CAT 2018 Slot 1 — VARC Question 11
Based on the information given below, answer the questions which follow.
The only thing worse than being lied to is not knowing you’re being lied to. It’s true that plastic pollution is a huge problem, of planetary proportions. And it’s true we could all do more to reduce our plastic footprint. The lie is that blame for the plastic problem is waste ful consumers and that changing our individual habits will fix it. Recycling plastic is to saving the Earth what hammering a nail is to halting a falling skyscraper. You struggle to find a place to do it and feel pleased when you succeed. But your effort is wholly inadequate and distracts from the real problem of why the building is collapsing in the first place. The real problem is that single-use plastic—the very idea of producing plastic items like grocery bags, which we use for an average of 12 minutes but can persist in the environment for half a millennium—is an incredibly reckless abuse of technology. Encouraging individuals to recycle more will never solve the problem of a massive production of single-use plastic that should have been avoided in the first place.
As an ecologist and evolutionary biologist, I have had a disturbing window into the accumulating literature on the hazards of plastic pollution. Scientists have long recognized that plastics biodegrade slowly, if at all, and pose multiple threats to wildlife through entanglement and consumption. More recent reports highlight dangers posed by absorption of toxic chemicals in the water and by plastic odors that mimic some species’ natural food. Plastics also accumulate up the food chain, and studies now show that we are likely ingesting it ourselves in seafood. . . .
Beginning in the 1950s, big beverage companies like Coca-Cola and Anheuser-Busch, along with Phillip Morris and others, formed a non-profit called Keep America Beautiful. Its mission is/was to educate and encourage environmental stewardship in the public. . . . At face value, these efforts seem benevolent, but they obscure the real problem, which is the role that corporate polluters play in the plastic problem. This clever misdirection has led journalist and author Heather Rogers to describe Keep America Beautiful as the first corporate green washing front, as it has helped shift the public focus to consumer recycling behavior and actively thwarted legislation that would increase extended producer responsibility for waste management. . . . [T]he greatest success of Keep America Beautiful has been to shift the onus of environmental responsibility onto the public while simultaneously becoming a trusted name in the environmental movement. . . .
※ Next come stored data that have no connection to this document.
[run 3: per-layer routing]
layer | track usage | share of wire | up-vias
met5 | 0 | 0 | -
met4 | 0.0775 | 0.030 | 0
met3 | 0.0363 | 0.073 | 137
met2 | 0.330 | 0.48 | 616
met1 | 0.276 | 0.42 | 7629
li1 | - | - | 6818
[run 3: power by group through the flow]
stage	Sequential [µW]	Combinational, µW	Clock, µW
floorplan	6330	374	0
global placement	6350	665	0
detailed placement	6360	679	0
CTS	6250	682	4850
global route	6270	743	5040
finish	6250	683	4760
From an optimization exercise on the open Yosys and OpenROAD flow, aimed at small area, a short achievable clock period and few clock cycles per item; shortcuts taken in it are not production practice.
In this exercise RTL edits were held to simulation tests only and were not proved equivalent to the original.
Power and IR drop assume default switching activity.

==> design/flow/design.v <==
module multicycle_datapath #(
  parameter logic [31:0] RESET_PC         = 32'h0000_0000,
  parameter bit          HALT_ON_MISALIGN = 1'b1
) (
  input  logic        Clk,
  input  logic        Rst,
  output logic        MemReq,
  output logic        MemWe,
  output logic [31:0] MemAddr,
  output logic [31:0] MemWData,
  input  logic [31:0] MemRData,
  input  logic        MemAck,
  output logic [31:0] PCOut,
  output logic        InstrRetired,
  output logic        Halted
);
  localparam logic [5:0] OP_RTYPE = 6'h00, OP_J  = 6'h02, OP_JAL = 6'h03, OP_BEQ = 6'h04;
  localparam logic [5:0] OP_ADDI  = 6'h08, OP_LW = 6'h23, OP_SW  = 6'h2B;
  localparam logic [5:0] F_JR  = 6'h08, F_ADD = 6'h20, F_SUB = 6'h22;
  localparam logic [5:0] F_AND = 6'h24, F_OR  = 6'h25, F_SLT = 6'h2A;
  logic        halted, ret_q;
  logic [31:2] fpc;                  
  logic [31:2] maddr;                
  logic        d_valid;              
  logic [31:0] d_ir;
  logic [31:2] d_pc4;
  logic        b_valid;              
  logic [31:0] b_ir;
  logic        x_valid, x_mph;       
  logic [31:0] x_a, x_b;
  logic [15:0] x_imm;
  logic [31:2] x_tgt;                
  logic        x_inv;
  logic        x_sum, x_and, x_or, x_slt, x_link;
  logic        x_lw, x_sw, x_jr, x_ill, x_wen;
  logic        x_bl;                 
  logic [4:0]  x_wa;
  logic        w_en;                 
  logic [4:0]  w_a;
  logic [31:0] w_d;
  logic [31:0] rf [1:31];
  logic [31:1] rf_v;
  logic [31:0] fa, fb, bop, sum, addr, res, res_o;
  logic [32:0] sum33;
  logic        slt, eq, x_live, x_halt, x_mem, x_fin, x_enter_m, taken, early, x_take, adv, fetch;
  assign fa   = x_a;
  assign fb   = x_b;
  assign bop   = fb ^ {32{x_inv}};
  assign sum33 = {fa, 1'b1} + {bop, x_inv};
  assign sum   = sum33[32:1];
  assign addr  = fa + {{16{x_imm[15]}}, x_imm};
  assign slt   = (fa[31] != fb[31]) ? fa[31] : sum[31];
  assign eq    = (fa == fb);
  assign res_o = ({32{x_and}}  & (fa & fb)) |
                 ({32{x_or}}   & (fa | fb)) |
                 ({32{x_slt}}  & {31'b0, slt}) |
                 ({32{x_link}} & fb);
  assign res   = x_sum ? sum : res_o;
  assign x_mem     = x_lw | x_sw;
  assign x_live    = x_valid & ~halted;
  assign x_halt    = x_live & ~x_mph &
                     (x_ill |
                      (HALT_ON_MISALIGN && x_jr  && fa[1:0] != 2'b00) |
                      (HALT_ON_MISALIGN && x_mem && (fa[1:0] + x_imm[1:0]) != 2'b00));
  assign x_fin     = x_live & ~x_halt & (x_mph | ~x_mem);
  assign x_enter_m = x_live & ~x_halt & ~x_mph & x_mem;
  assign taken     = x_live & ~x_halt & ~x_mph & ((x_jr & ~eq) | (x_bl & eq));
  assign adv    = MemAck & ~halted;
  assign x_take = adv & (~x_valid | x_fin);
  logic [31:0] wd_n;                 
  assign wd_n   = x_mph ? MemRData : res;
  assign fetch  = ~(x_valid & x_mph);
  assign MemReq       = ~halted;
  assign MemWe        = x_valid & x_mph & x_sw;
  assign MemAddr      = {maddr, 2'b00};
  assign MemWData     = x_b;
  assign PCOut        = {x_tgt, 2'b00};
  assign Halted       = halted;
  assign InstrRetired = ret_q;
  logic [5:0]  op, fn;
  logic [4:0]  rs, rt, rd;
  logic        is_r, r_add, r_sub, r_and, r_or, r_slt, r_jr, r_alu;
  logic        i_addi, i_lw, i_sw, i_beq, i_j, i_jal, legal;
  logic [31:0] rd_a, rd_b, ra, rb;
  logic [4:0]  d_wa;
  logic        d_wen;
  assign op = d_ir[31:26];
  assign fn = d_ir[5:0];
  assign rs = d_ir[25:21];
  assign rt = d_ir[20:16];
  assign rd = d_ir[15:11];
  assign is_r   = (op == OP_RTYPE);
  assign r_add  = is_r && fn == F_ADD;
  assign r_sub  = is_r && fn == F_SUB;
  assign r_and  = is_r && fn == F_AND;
  assign r_or   = is_r && fn == F_OR;
  assign r_slt  = is_r && fn == F_SLT;
  assign r_jr   = is_r && fn == F_JR;
  assign r_alu  = r_add | r_sub | r_and | r_or | r_slt;
  assign i_addi = (op == OP_ADDI);
  assign i_lw   = (op == OP_LW);
  assign i_sw   = (op == OP_SW);
  assign i_beq  = (op == OP_BEQ);
  assign i_j    = (op == OP_J);
  assign i_jal  = (op == OP_JAL);
  assign legal  = r_alu | r_jr | i_addi | i_lw | i_sw | i_beq | i_j | i_jal;
  assign d_wa  = r_alu ? rd : (i_jal ? 5'd31 : rt);
  assign d_wen = ((r_alu | i_addi | i_lw) & (d_wa != 5'd0)) | i_jal;
  always_comb begin
    rd_a = 32'h0;
    rd_b = 32'h0;
    for (int i = 1; i < 32; i++) begin
      rd_a = rd_a | ({32{rs == 5'(i) && rf_v[i]}} & rf[i]);
      rd_b = rd_b | ({32{rt == 5'(i) && rf_v[i]}} & rf[i]);
    end
  end
  assign ra = (w_en && w_a == rs) ? w_d : rd_a;
  assign rb = (w_en && w_a == rt) ? w_d : rd_b;
  logic hz_a, hz_b, d_same;
  assign hz_a    = x_valid & x_wen & (x_wa == rs);
  assign hz_b    = x_valid & x_wen & (x_wa == rt);
  assign d_same  = (rs == rt);
  logic        d_nreg;
  assign d_nreg  = i_addi | i_jal | r_jr;
  logic [31:0] d_bk;                 
  assign d_bk    = i_addi ? {{16{d_ir[15]}}, d_ir[15:0]} :
                   i_jal  ? {d_pc4, 2'b00} : {fpc, 2'b00};
  logic d_far;                       
  assign d_far   = (d_ir[15:0] != 16'h0);
  logic [31:2] d_tgt;
  assign d_tgt   = d_pc4 + {{14{d_ir[15]}}, d_ir[15:0]};
  assign early   = x_take & d_valid & ~taken & i_beq & d_far & d_same;
  logic [31:0] fw;
  logic [31:2] fpc1, pred;
  assign fw   = b_valid ? b_ir : MemRData;
  assign fpc1 = fpc + 30'd1;
  assign pred = rf_v[31] ? rf[31][31:2] : 30'd0;
  logic [31:2] fnext;
  assign fnext = (fw[31:27] == 5'b00001) ? {fpc1[31:28], fw[25:0]} :
                 (fw[31:26] == OP_RTYPE && fw[5:0] == F_JR) ? pred : fpc1;
  always_ff @(posedge Clk) begin
    if (!Rst) begin
      halted  <= 1'b0;
      ret_q   <= 1'b0;
      fpc     <= RESET_PC[31:2];
      maddr   <= RESET_PC[31:2];
      d_valid <= 1'b0;
      b_valid <= 1'b0;
      x_valid <= 1'b0;
      x_mph   <= 1'b0;
      w_en    <= 1'b0;
    end else begin
      ret_q <= adv & x_fin;
      if (adv & x_halt) halted <= 1'b1;
      if (adv) begin
        if (taken || early) begin
          d_valid <= 1'b0;
          b_valid <= 1'b0;
          fpc     <= taken ? (x_jr ? fa[31:2] : x_tgt) : d_tgt;
          maddr   <= taken ? (x_jr ? fa[31:2] : x_tgt) : d_tgt;
        end else if (x_take || !d_valid) begin
          if (b_valid || fetch) begin
            d_valid <= 1'b1;
            d_ir    <= fw;
            d_pc4   <= fpc1;
            fpc     <= fnext;
            maddr   <= fnext;
          end else begin
            d_valid <= 1'b0;
            maddr   <= fpc;
          end
          b_valid <= 1'b0;
        end else begin
          if (fetch && !b_valid) begin
            b_valid <= 1'b1;
            b_ir    <= MemRData;
          end
          maddr <= fpc;
        end
        if (x_enter_m) maddr <= addr[31:2];
        if (x_take) begin
          x_valid <= d_valid & ~taken;
          x_mph   <= 1'b0;
          x_a     <= (hz_a & ~x_mph) ? res : (hz_a ? MemRData : ra);
          x_b     <= (hz_b & ~d_nreg & ~x_mph) ? res :
                     (hz_b & ~d_nreg) ? MemRData : (d_nreg ? d_bk : rb);
          x_bl    <= i_beq & d_far & ~d_same;
          x_inv   <= r_sub | r_slt;
          x_imm   <= d_ir[15:0];
          x_tgt   <= i_beq ? d_pc4 + {{14{d_ir[15]}}, d_ir[15:0]} : d_pc4;
          x_sum   <= r_add | r_sub | i_addi;
          x_and   <= r_and;
          x_or    <= r_or;
          x_slt   <= r_slt;
          x_link  <= i_jal;
          x_lw    <= i_lw;
          x_sw    <= i_sw;
          x_jr    <= r_jr;
          x_ill   <= ~legal;
          x_wen   <= d_wen;
          x_wa    <= d_wa;
        end else if (x_enter_m) begin
          x_mph <= 1'b1;
        end
        w_en <= x_fin & x_wen;
        w_a  <= x_wa;
        w_d  <= wd_n;
      end
    end
  end
  always_ff @(posedge Clk) begin
    if (!Rst) rf_v <= '0;
    else if (w_en) rf_v[w_a] <= 1'b1;
  end
  always_ff @(posedge Clk) begin
    if (w_en) rf[w_a] <= w_d;
  end
endmodule
==> design/flow/run.sh <==
#!/bin/bash
# synth_recipe.tcl (not shown) runs the flow's synth.tcl, then flattens the netlist and writes it again
# the make line also repeats each setting of config.mk as NAME=value (left out here)
make -C /OpenROAD-flow-scripts/flow DESIGN_CONFIG=/design/flow/config.mk WORK_HOME=/design/flow/orfs CLKGATE_MAP_FILE= SYNTH_SCRIPT=/design/flow/synth_recipe.tcl finish
==> design/flow/config.mk <==
export PLATFORM = sky130hd
export DESIGN_NAME = multicycle_datapath
export DESIGN_NICKNAME = multicycle_datapath
export VERILOG_FILES = /design/flow/design.v
export SDC_FILE = /design/flow/constraint.sdc
export NUM_CORES = 4
export LEC_CHECK = 0
export CAP_MARGIN = 20
export CORE_MARGIN = 2
export CORE_UTILIZATION = 40
export SETUP_SLACK_MARGIN = 4.5
export SLEW_MARGIN = 20
==> design/flow/constraint.sdc <==
create_clock -name core_clock -period 8.0 [get_ports {Clk}]
set_input_delay 1.6000 -clock core_clock [delete_from_list [all_inputs] [get_ports {Clk}]]
set_output_delay 1.6000 -clock core_clock [all_outputs]
set_load 0.01 [all_outputs]
Background: an optimization exercise with open tools, aiming at small area, a short achievable clock period and few clock cycles per item. Do not read the settings as production practice. In this exercise RTL edits were held to simulation tests only and were not proved equivalent to the original. Power is estimated from default activity; no workload was simulated.

red:
==> flow/design.v <==
module phos_fec_v1_adc_zs_scanner #(
    parameter  int ADC_BITS     = 12,
    parameter  int ADC_CHIPS    = 2,
    parameter  int ADC_CHIP_NCH = 32,
    localparam int ADC_NCH      = ADC_CHIPS * ADC_CHIP_NCH,
    localparam int CH_W         = $clog2(ADC_NCH),
    localparam int WORD_W       = 1 + CH_W + ADC_BITS
) (
    input  logic                        clk_i,
    input  logic                        rst_n_i,
    input  logic [ADC_NCH*ADC_BITS-1:0] adc_pdata_i,
    input  logic                        adc_valid_i,
    input  logic                        trig_i,
    input  logic                        zs_en_i,
    input  logic [ADC_BITS-1:0]         thr_i,
    input  logic                        ped_we_i,
    input  logic [CH_W-1:0]             ped_addr_i,
    input  logic [ADC_BITS-1:0]         ped_data_i,
    output logic                        m_valid_o,
    input  logic                        m_ready_i,
    output logic [WORD_W-1:0]           m_data_o,
    output logic                        busy_o,
    output logic [15:0]                 evt_cnt_o,
    output logic [15:0]                 drop_cnt_o
);
    localparam int B = ADC_BITS;
    logic                        busy_q;       
    logic                        arm_q;        
    logic                        scan_q;       
    logic                        sel_v_q;      
    logic                        m_valid_q;
    logic [15:0]                 evt_q;
    logic [15:0]                 drop_q;
    logic [ADC_NCH-1:0][B-1:0]   ped_q;
    logic [ADC_NCH-1:0][B-1:0]   snap_q;
    logic [ADC_NCH-1:0]          mask_q;
    logic [CH_W:0]               nword_q;
    logic                        sel_eoe_q;
    logic [CH_W-1:0]             sel_ch_q;
    logic [B-1:0]                sel_smp_q;
    logic [B-1:0]                sel_ped_q;
    logic [WORD_W-1:0]           m_data_q;
    logic [B-1:0]        thr_n;
    logic [ADC_NCH-1:0]  pass_in;
    assign thr_n = ~thr_i;
    for (genvar c = 0; c < ADC_NCH; c++) begin : g_ch
        phos_fec_v1_adc_zs_pass #(.B(B)) u_pass (
            .s_i     (adc_pdata_i[c*B +: B]),
            .pn_i    (~ped_q[c]),
            .thr_n_i (thr_n),
            .zs_en_i (zs_en_i),
            .pass_o  (pass_in[c])
        );
    end
    logic [ADC_NCH-1:0] below;
    logic [ADC_NCH-1:0] first;
    logic               any;
    phos_fec_v1_adc_zs_lowest #(.N(ADC_NCH)) u_lowest (
        .mask_i  (mask_q),
        .below_o (below),
        .first_o (first),
        .any_o   (any)
    );
    logic [B-1:0]    pick_smp, pick_ped;
    logic [CH_W-1:0] pick_ch;
    phos_fec_v1_adc_zs_select #(.N(ADC_NCH), .B(B)) u_select (
        .mask_i   (mask_q),
        .smp_i    (snap_q),
        .ped_i    (ped_q),
        .smp_o    (pick_smp),
        .ped_o    (pick_ped),
        .ch_o     (pick_ch)
    );
    logic [B-1:0] diff;
    phos_fec_v1_adc_zs_diff #(.B(B)) u_diff (
        .s_i    (sel_smp_q),
        .p_i    (sel_ped_q),
        .diff_o (diff)
    );
    logic [ADC_NCH-1:0] ped_wr;
    phos_fec_v1_adc_zs_decode #(.N(ADC_NCH)) u_decode (
        .we_i   (ped_we_i),
        .addr_i (ped_addr_i),
        .wr_o   (ped_wr)
    );
    logic adv, trig_ok, eoe_done;
    assign adv      = !m_valid_q || m_ready_i;            
    assign trig_ok  = trig_i && !busy_q;
    assign eoe_done = m_valid_q && m_ready_i && m_data_q[WORD_W-1];
    always_ff @(posedge clk_i or negedge rst_n_i) begin
        if (!rst_n_i) begin
            busy_q    <= 1'b0;
            arm_q     <= 1'b0;
            scan_q    <= 1'b0;
            sel_v_q   <= 1'b0;
            m_valid_q <= 1'b0;
            evt_q     <= '0;
            drop_q    <= '0;
            ped_q     <= '0;
        end else begin
            for (int c = 0; c < ADC_NCH; c++)
                if (ped_wr[c]) ped_q[c] <= ped_data_i;
            if (trig_i && busy_q && (drop_q != 16'hFFFF)) drop_q <= drop_q + 16'd1;
            if (trig_ok)       busy_q <= 1'b1;
            else if (eoe_done) busy_q <= 1'b0;
            if (trig_ok)          arm_q <= 1'b1;
            else if (adc_valid_i) arm_q <= 1'b0;
            if (arm_q && adc_valid_i)   scan_q <= 1'b1;
            else if (adv && !any)       scan_q <= 1'b0;
            if (adv) begin
                sel_v_q   <= scan_q;
                m_valid_q <= sel_v_q;
                if (sel_v_q && sel_eoe_q) evt_q <= evt_q + 16'd1;
            end
        end
    end
    always_ff @(posedge clk_i) begin
        if (arm_q) begin
            snap_q  <= adc_pdata_i;
            mask_q  <= pass_in;
            nword_q <= '0;
        end else if (scan_q && adv) begin
            mask_q  <= mask_q & below;
            if (any) nword_q <= nword_q + 1'b1;
        end
        if (adv) begin
            sel_eoe_q <= !any;
            sel_ch_q  <= pick_ch;
            sel_smp_q <= pick_smp;
            sel_ped_q <= pick_ped;
            if (sel_eoe_q) m_data_q <= {1'b1, {CH_W{1'b0}}, B'(nword_q)};
            else           m_data_q <= {1'b0, sel_ch_q, diff};
        end
    end
    assign m_valid_o  = m_valid_q;
    assign m_data_o   = m_data_q;
    assign busy_o     = busy_q;
    assign evt_cnt_o  = evt_q;
    assign drop_cnt_o = drop_q;
endmodule
module phos_fec_v1_adc_zs_pass #(
    parameter int B = 12
) (
    input  logic [B-1:0] s_i,
    input  logic [B-1:0] pn_i,
    input  logic [B-1:0] thr_n_i,
    input  logic         zs_en_i,
    output logic         pass_o
);
    logic [B-1:0] sm, cy;
    logic [B:0]   g, p;
    always_comb begin
        sm = s_i ^ pn_i ^ thr_n_i;
        cy = (s_i & pn_i) | (s_i & thr_n_i) | (pn_i & thr_n_i);
        g[0] = sm[0];           
        p[0] = 1'b1;
        for (int i = 1; i < B; i++) begin
            g[i] = sm[i] & cy[i-1];
            p[i] = sm[i] | cy[i-1];
        end
        g[B] = 1'b0;            
        p[B] = cy[B-1];
        for (int d = 1; d <= B; d = d * 2) begin
            logic [B:0] g2, p2;
            g2 = g;
            p2 = p;
            for (int i = 0; i <= B; i++) begin
                if ((i / d) % 2 == 1) begin
                    g2[i] = g[i] | (p[i] & g[(i / d) * d - 1]);
                    p2[i] = p[i] & p[(i / d) * d - 1];
                end
            end
            g = g2;
            p = p2;
        end
        pass_o = !zs_en_i || g[B];
    end
endmodule
What follows belongs to an exercise in optimizing a design on an open flow for small area, a short achievable clock period and few clock cycles; a production flow would make more cautious choices. The RTL was checked by simulation tests, not by an equivalence proof against the original design. No activity file was given, so power comes from the tool's default toggle rates.

## cpu_top
module cpu_top (
	input logic CLK,
	input logic nRST,
	output logic mem_ren,
	output logic mem_wen,
	output logic [31:0] mem_addr,
	output logic [31:0] mem_store,
	input logic [31:0] mem_load,
	input logic mem_ready,
	output logic halt
);
clock: 10.0 ns
lec_check: 0
cap_margin: 40
cell_pad_in_sites_detail_placement: 1
cell_pad_in_sites_global_placement: 2
core_margin: 2
core_utilization: 25
cts_cluster_diameter: 100
cts_cluster_size: 26
place_density: 0.5
setup_slack_margin: 5
slew_margin: 20
tns_end_percent: 10
run.sh (not shown) runs the stock make flow with config.mk's settings and CLKGATE_MAP_FILE= SYNTH_SCRIPT=/design/flow/synth_recipe.tcl, a recipe that flattens the netlist after the stock synthesis.
Testbench counts at the start, summed over its fixed seeds: cycles 46,604.
Rerun with:
--- a/flow/config.mk
+++ b/flow/config.mk
@@ -12,4 +12,4 @@
 export CORE_UTILIZATION = 25
-export CTS_CLUSTER_DIAMETER = 100
-export CTS_CLUSTER_SIZE = 26
+export CTS_CLUSTER_DIAMETER = 80
+export CTS_CLUSTER_SIZE = 20
 export PLACE_DENSITY = 0.5
The new run finished with timing, DRC and antenna clean.
Via count came out higher slightly.
Final cell count is higher slightly.
Worst setup slack gets better by 0.10 ns.
Rerun with:
--- a/flow/config.mk
+++ b/flow/config.mk
@@ -11,8 +11,6 @@
 export CORE_MARGIN = 2
-export CORE_UTILIZATION = 25
-export CTS_CLUSTER_DIAMETER = 80
-export CTS_CLUSTER_SIZE = 20
-export PLACE_DENSITY = 0.5
+export CORE_UTILIZATION = 45
+export CTS_BUF_LIST = sky130_fd_sc_hd__clkbuf_4 sky130_fd_sc_hd__clkbuf_8
+export PLACE_DENSITY = 0.6
 export SETUP_SLACK_MARGIN = 5
 export SLEW_MARGIN = 20
-export TNS_END_PERCENT = 10
The new run completed without violations. Via count came out higher by 6.2%. Final area hardly moves. Synthesized cell count is unchanged. Area after synthesis is unchanged.
Rerun with:
--- a/flow/config.mk
+++ b/flow/config.mk
@@ -11,6 +11,8 @@
 export CORE_MARGIN = 2
-export CORE_UTILIZATION = 45
-export CTS_BUF_LIST = sky130_fd_sc_hd__clkbuf_4 sky130_fd_sc_hd__clkbuf_8
-export PLACE_DENSITY = 0.6
+export CORE_UTILIZATION = 25
+export CTS_CLUSTER_DIAMETER = 80
+export CTS_CLUSTER_SIZE = 30
+export PLACE_DENSITY = 0.5
 export SETUP_SLACK_MARGIN = 5
 export SLEW_MARGIN = 20
+export TNS_END_PERCENT = 10
- worst setup slack improves by 0.11 ns
- clock skew rises by 0.018 ns
- cell area rises by 0.64%
- flip-flop and latch count does not change
- via count falls by 5.5%
- utilization falls by 25 points
- clock power falls by 9.0%
Rerun with:
--- a/flow/config.mk
+++ b/flow/config.mk
@@ -12,4 +12,4 @@
 export CORE_UTILIZATION = 25
-export CTS_CLUSTER_DIAMETER = 80
-export CTS_CLUSTER_SIZE = 30
+export CTS_CLUSTER_DIAMETER = 100
+export CTS_CLUSTER_SIZE = 22
 export PLACE_DENSITY = 0.5
After rerunning: The new run completed without violations; synthesized area does not change; wire length stays flat; design area goes down by 1.7%.

---

== nickel ==
cpu_top again, from the RTL that the note above started with.
Settings: LEC_CHECK=0, CAP_MARGIN=10, CELL_PAD_IN_SITES_DETAIL_PLACEMENT=1, CELL_PAD_IN_SITES_GLOBAL_PLACEMENT=2, CORE_MARGIN=2, CORE_UTILIZATION=25, PLACE_DENSITY=0.5, SETUP_SLACK_MARGIN=5, SLEW_MARGIN=10, TNS_END_PERCENT=10; clock period 10.0 ns.
Testbench counts of nickel, summed over its fixed seeds: cycles 46,604.
> inputs changed (nickel -> garnet)
- setting ABC_CLOCK_PERIOD_IN_PS to 3500 for the first time
- changing SLEW_MARGIN from 10 to 20
- changing CAP_MARGIN from 10 to 40
- removing TNS_END_PERCENT (formerly 10)
==> comparison <==
Comparing nickel and garnet, the lower fraction of power consumed by sequential logic is on garnet.
| buffers plus inverters on the worst setup path | garnet vs nickel | 1 higher |
Re count of nets left with antenna violations after detail routing: no difference whatsoever between garnet and nickel.
The critical path launch point comes out rs_oh[11] in one run and u_rf.vld[10] in the other, namely in nickel and garnet respectively.
Cell area after placement (lower): nickel
garnet vs. nickel: portion of total power attributed to the clock network went down by 0.5 points.
garnet: worst setup slack higher than nickel
Setup skew after layout is lower on nickel
Sort nickel and garnet by sequential share of layout area asc -> top: garnet
Of nickel and garnet, the lower pin count of the biggest net entering global routing belongs to garnet.
garnet: number of standard cells in the layout, taps in and fillers out higher than nickel

-- port drivers added, routing unchanged --
How much do the figures lean on ideal ports? The routed layouts below were timed once more, with nothing changed but the port constraints. Step 1: set_driving_cell puts a clkbuf_16 on CLK and a buf_2 on each other input, an assumption about the parent block. Step 2 times the ports against the registers' clock, not the clock port: input delays grow and output delays shrink by t, the midpoint of the rising clock arrivals with the driver on. Slacks: ideal ports / drivers / drivers and shift; pairs: ideal ports / drivers.
run | shift t [ns] | slack for setup (ns) | hold slack, ns | latest minus earliest clock arrival (ns)
the first run of note 1 | 0.837 | 4.739 / 4.739 / 4.148 | 0.488 / 0.488 / 0.488 | 0.070 / 0.070
the second run of note 1 | 0.871 | 4.842 / 4.842 / 4.224 | 0.479 / 0.479 / 0.479 | 0.062 / 0.062
the third run of note 1 | 1.046 | 4.705 / 4.705 / 4.225 | 0.472 / 0.472 / 0.472 | 0.061 / 0.061
the fourth run of note 1 | 0.879 | 4.817 / 4.817 / 4.206 | 0.477 / 0.477 / 0.477 | 0.079 / 0.079
the fifth run of note 1 | 0.841 | 4.772 / 4.772 / 4.126 | 0.486 / 0.486 / 0.486 | 0.055 / 0.055
nickel | 0.921 | 4.786 / 4.786 / 4.156 | 0.476 / 0.476 / 0.476 | 0.024 / 0.024
garnet | 0.922 | 4.912 / 4.912 / 4.302 | 0.476 / 0.476 / 0.476 | 0.037 / 0.036
After both steps setup and hold are still met in every run listed. The setup slack of the fifth run of note 1, which loses most, moves by 0.000 ns with the drivers and by -0.646 ns with both steps.
This is an optimization exercise on Yosys and OpenROAD, whose aim is small area, not a production implementation. Only simulation tests tie the RTL to the original design; equivalence was not proved. No activity file was given, so power comes from the tool's default toggle rates.

v6:
// complex_block_correlator_power_top
module complex_block_correlator_power_top #(
    parameter int SAMPLE_BITS = cbcp_pkg::SAMPLE_BITS_DEF
) (
    input  logic                                i_clk,
    input  logic                                i_rst_n,
    input  logic                                i_in_valid,
    output logic                                o_in_stall,
    input  logic signed [SAMPLE_BITS-1:0]       i_sample_real,
    input  logic signed [SAMPLE_BITS-1:0]       i_sample_imag,
    input  logic                                i_end_of_stream,
    output logic                                o_out_valid,
    input  logic                                i_out_stall,
    output logic [cbcp_pkg::BANK_BITS-1:0]      o_filter_index,
    output logic [cbcp_pkg::POWER_BITS-1:0]     o_block_power,
    output logic                                o_last_result
);
Settings: LEC_CHECK=0, CAP_MARGIN=20, CORE_MARGIN=2, CORE_UTILIZATION=60, CTS_BUF_LIST=sky130_fd_sc_hd__clkbuf_16, CTS_CLUSTER_DIAMETER=150, CTS_CLUSTER_SIZE=30, SLEW_MARGIN=20, SYNTH_HIERARCHICAL=1, SYNTH_MINIMUM_KEEP_SIZE=0; clock period 10.0 ns.
run.sh (not shown) runs the stock make flow with config.mk's settings and CLKGATE_MAP_FILE= SYNTH_SCRIPT=/design/flow/synth_recipe.tcl, a recipe that flattens the netlist after the stock synthesis.
The following lists how v7 was set up differently from v6:
Settings: a change of CTS_BUF_LIST from sky130_fd_sc_hd__clkbuf_16 to sky130_fd_sc_hd__clkbuf_8 sky130_fd_sc_hd__clkbuf_16; a change of CTS_CLUSTER_DIAMETER from 150 to 120; a change of CORE_UTILIZATION from 60 to 80.
==> flow/flow/run.sh (new file) <==
#!/bin/bash
set -e
export BUFFER_PORTS_ARGS="-buffer_cell sky130_fd_sc_hd__buf_1"
export CTS_ARGS="-sink_clustering_enable -repair_clock_nets -dont_use_dummy_load -sink_clustering_size 30 -sink_clustering_max_diameter 120 -buf_list {sky130_fd_sc_hd__clkbuf_8 sky130_fd_sc_hd__clkbuf_16}"
bash standard.sh > standard.log 2>&1
==> flow/standard.sh (new file) <==
#!/bin/bash
# synth_recipe.tcl (not shown) runs the flow's synth.tcl, then flattens the netlist and writes it again
# the make line also repeats each setting of config.mk as NAME=value (left out here)
make -C /OpenROAD-flow-scripts/flow DESIGN_CONFIG=/design/flow/config.mk WORK_HOME=/design/flow/orfs CLKGATE_MAP_FILE= SYNTH_SCRIPT=/design/flow/synth_recipe.tcl "${@:-finish}"
removed: flow/run.sh
==> notes.md <==
- Combinational group power of v7 exceeds that of v6 by a few percent.
- The portion of total power attributed to combinational logic number comes out lower for v6 vs v7.
- v7: routed wire length on met3 is about 90% higher than what v6 reported.
- On post-layout worst setup margin, v7 does worse than v6.
- Max-slew headroom at the worst pin: v7 > v6
- v7 against v6: portion of total power attributed to the clock network -0.5 points; internal power consumption held.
So what can we do to make responsible use of plastic a reality? First: reject the lie. Litterbugs are not responsible for the global ecological disaster of plastic. Humans can only function to the best of their abilities, given time, mental bandwidth and systemic constraints. Our huge problem with plastic is the result of a permissive legal framework that has allowed the uncontrolled rise of plastic pollution, despite clear evidence of the harm it causes to local communities and the world’s oceans. Recycling is also too hard in most parts of the U.S. and lacks the proper incentives to make it work well.
Which of the following interventions would the author most strongly support:
Answer & solution
- A
recycling all plastic debris in the seabed.
- B
having all consumers change their plastic consumption habits.
- C
completely banning all single-use plastic bags.
passing regulations targeted at producers that generate plastic products.
Easy
The author's central thesis is that the plastic problem comes from producers and a permissive legal framework, not from individual consumers. The intervention he would back is the one that targets producers/regulation, not consumer behaviour.
Recycling all plastic debris in the seabed. The author dismisses recycling as "wholly inadequate" and a distraction from the real problem. A clean-up that doubles down on recycling is the opposite of his recommendation. Incorrect.
Having all consumers change their habits. This is precisely "the lie" the author rejects, that changing individual habits will fix the problem. He explicitly says litterbugs are not responsible. Incorrect.
Completely banning all single-use plastic bags. Tempting, since single-use plastic is the villain. But this is narrower than the author's argument and still frames the fix around products rather than holding producers legally accountable; the passage emphasises the permissive legal framework and producer responsibility, not a blanket bag ban. The broader producer-regulation option fits the thesis better. Incorrect.
Passing regulations targeted at producers. The author blames a "permissive legal framework" and praises "extended producer responsibility," arguing the problem is the massive production of single-use plastic that should never have been made. Regulation aimed at producers matches his argument exactly. Correct.
Option D is correct: the author locates the cause in producers and a permissive legal framework, so he would most strongly support regulations targeting the producers of plastic products.